● Work to complete
Copy all lines below that use the word "detailed".

Stored dataset items
====
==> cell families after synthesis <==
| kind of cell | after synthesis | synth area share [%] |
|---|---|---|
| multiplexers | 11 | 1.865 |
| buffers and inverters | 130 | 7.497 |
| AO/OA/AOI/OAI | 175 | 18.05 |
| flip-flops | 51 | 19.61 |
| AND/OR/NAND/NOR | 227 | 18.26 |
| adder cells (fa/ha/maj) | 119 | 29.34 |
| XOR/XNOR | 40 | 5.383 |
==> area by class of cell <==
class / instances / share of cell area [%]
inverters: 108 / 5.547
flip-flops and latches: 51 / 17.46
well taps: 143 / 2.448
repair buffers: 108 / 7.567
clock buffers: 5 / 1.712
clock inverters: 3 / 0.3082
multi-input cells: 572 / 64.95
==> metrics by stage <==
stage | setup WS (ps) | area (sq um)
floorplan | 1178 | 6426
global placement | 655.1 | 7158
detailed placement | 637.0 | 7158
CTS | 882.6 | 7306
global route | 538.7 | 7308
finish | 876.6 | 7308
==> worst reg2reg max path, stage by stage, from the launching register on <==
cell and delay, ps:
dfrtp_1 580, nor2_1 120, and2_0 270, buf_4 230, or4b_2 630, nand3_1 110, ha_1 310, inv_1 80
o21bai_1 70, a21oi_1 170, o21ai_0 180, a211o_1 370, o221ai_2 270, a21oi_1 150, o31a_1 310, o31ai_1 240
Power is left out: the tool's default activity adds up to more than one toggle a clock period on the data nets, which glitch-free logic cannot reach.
====
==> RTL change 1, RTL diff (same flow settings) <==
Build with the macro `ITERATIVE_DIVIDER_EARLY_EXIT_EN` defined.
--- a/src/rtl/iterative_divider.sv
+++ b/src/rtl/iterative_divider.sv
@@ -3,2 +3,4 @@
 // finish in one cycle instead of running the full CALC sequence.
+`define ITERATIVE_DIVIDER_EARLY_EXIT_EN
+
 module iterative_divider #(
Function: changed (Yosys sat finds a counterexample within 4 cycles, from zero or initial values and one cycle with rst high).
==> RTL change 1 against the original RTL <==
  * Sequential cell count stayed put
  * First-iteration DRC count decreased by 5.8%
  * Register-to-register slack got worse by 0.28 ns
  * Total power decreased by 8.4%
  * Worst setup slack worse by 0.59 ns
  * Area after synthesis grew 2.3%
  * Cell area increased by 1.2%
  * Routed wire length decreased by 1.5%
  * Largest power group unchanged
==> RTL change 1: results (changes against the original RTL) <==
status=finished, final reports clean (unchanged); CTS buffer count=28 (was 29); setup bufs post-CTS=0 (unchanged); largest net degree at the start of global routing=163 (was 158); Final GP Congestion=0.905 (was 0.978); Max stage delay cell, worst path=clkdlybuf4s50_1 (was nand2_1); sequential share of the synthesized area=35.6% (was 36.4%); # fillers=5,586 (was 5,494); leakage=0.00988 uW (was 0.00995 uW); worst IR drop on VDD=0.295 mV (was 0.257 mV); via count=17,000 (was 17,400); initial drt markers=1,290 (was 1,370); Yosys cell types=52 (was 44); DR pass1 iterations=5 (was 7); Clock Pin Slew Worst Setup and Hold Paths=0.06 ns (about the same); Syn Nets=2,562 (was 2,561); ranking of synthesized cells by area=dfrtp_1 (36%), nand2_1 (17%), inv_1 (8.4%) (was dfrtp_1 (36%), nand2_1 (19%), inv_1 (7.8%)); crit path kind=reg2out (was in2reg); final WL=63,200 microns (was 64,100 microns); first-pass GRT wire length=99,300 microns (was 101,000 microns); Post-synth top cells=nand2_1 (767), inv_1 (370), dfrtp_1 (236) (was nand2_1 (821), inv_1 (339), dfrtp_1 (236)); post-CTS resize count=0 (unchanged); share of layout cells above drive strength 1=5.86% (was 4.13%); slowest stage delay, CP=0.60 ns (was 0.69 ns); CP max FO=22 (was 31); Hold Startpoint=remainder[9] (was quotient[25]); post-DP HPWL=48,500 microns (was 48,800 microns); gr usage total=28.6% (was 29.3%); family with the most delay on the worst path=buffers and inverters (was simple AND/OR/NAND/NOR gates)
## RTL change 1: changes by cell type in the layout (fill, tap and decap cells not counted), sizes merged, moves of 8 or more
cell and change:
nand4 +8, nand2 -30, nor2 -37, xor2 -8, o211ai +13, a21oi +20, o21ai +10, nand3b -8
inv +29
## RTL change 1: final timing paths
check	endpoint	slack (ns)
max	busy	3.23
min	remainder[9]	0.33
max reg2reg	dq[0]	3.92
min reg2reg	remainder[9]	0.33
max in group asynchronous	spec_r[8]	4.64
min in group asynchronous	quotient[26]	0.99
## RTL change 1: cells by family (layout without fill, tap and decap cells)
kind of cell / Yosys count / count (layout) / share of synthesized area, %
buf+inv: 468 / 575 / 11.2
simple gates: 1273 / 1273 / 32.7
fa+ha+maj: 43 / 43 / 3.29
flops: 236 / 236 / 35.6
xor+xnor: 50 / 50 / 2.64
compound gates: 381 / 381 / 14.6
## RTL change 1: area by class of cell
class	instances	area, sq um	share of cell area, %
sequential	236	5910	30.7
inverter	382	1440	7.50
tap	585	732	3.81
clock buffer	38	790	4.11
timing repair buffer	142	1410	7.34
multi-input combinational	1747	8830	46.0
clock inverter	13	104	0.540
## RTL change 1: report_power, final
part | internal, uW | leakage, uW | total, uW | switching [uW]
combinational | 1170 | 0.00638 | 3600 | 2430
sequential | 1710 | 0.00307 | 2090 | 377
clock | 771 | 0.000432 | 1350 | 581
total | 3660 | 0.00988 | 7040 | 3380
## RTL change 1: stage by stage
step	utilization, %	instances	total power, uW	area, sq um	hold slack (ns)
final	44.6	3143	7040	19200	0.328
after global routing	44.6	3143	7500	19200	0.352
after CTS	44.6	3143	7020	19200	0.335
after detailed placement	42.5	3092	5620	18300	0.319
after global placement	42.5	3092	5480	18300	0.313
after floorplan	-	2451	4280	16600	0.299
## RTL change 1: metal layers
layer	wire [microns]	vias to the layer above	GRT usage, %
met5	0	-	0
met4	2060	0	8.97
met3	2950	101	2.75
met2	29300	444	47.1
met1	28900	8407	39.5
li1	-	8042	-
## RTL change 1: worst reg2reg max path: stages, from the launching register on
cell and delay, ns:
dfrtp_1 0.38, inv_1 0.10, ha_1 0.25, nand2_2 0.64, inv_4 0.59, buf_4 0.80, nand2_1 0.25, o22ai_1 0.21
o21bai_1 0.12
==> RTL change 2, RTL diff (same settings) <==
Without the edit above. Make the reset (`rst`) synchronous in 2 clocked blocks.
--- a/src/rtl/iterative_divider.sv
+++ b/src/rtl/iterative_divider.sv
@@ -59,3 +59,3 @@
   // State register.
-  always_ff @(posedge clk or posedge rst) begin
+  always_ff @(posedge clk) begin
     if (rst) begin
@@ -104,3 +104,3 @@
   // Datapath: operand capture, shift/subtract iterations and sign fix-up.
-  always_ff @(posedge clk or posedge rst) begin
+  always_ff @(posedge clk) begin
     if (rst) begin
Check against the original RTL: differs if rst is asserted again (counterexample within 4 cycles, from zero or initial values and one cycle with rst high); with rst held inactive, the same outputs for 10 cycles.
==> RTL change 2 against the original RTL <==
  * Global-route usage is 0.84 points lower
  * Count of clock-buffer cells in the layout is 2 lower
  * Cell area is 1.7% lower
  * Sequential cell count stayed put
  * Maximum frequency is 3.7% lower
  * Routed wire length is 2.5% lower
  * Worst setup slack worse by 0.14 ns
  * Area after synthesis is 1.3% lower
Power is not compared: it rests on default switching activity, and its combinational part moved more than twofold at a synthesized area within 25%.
====
● Response
detailed placement | 637.0 | 7158
after detailed placement	42.5	3092	5620	18300	0.319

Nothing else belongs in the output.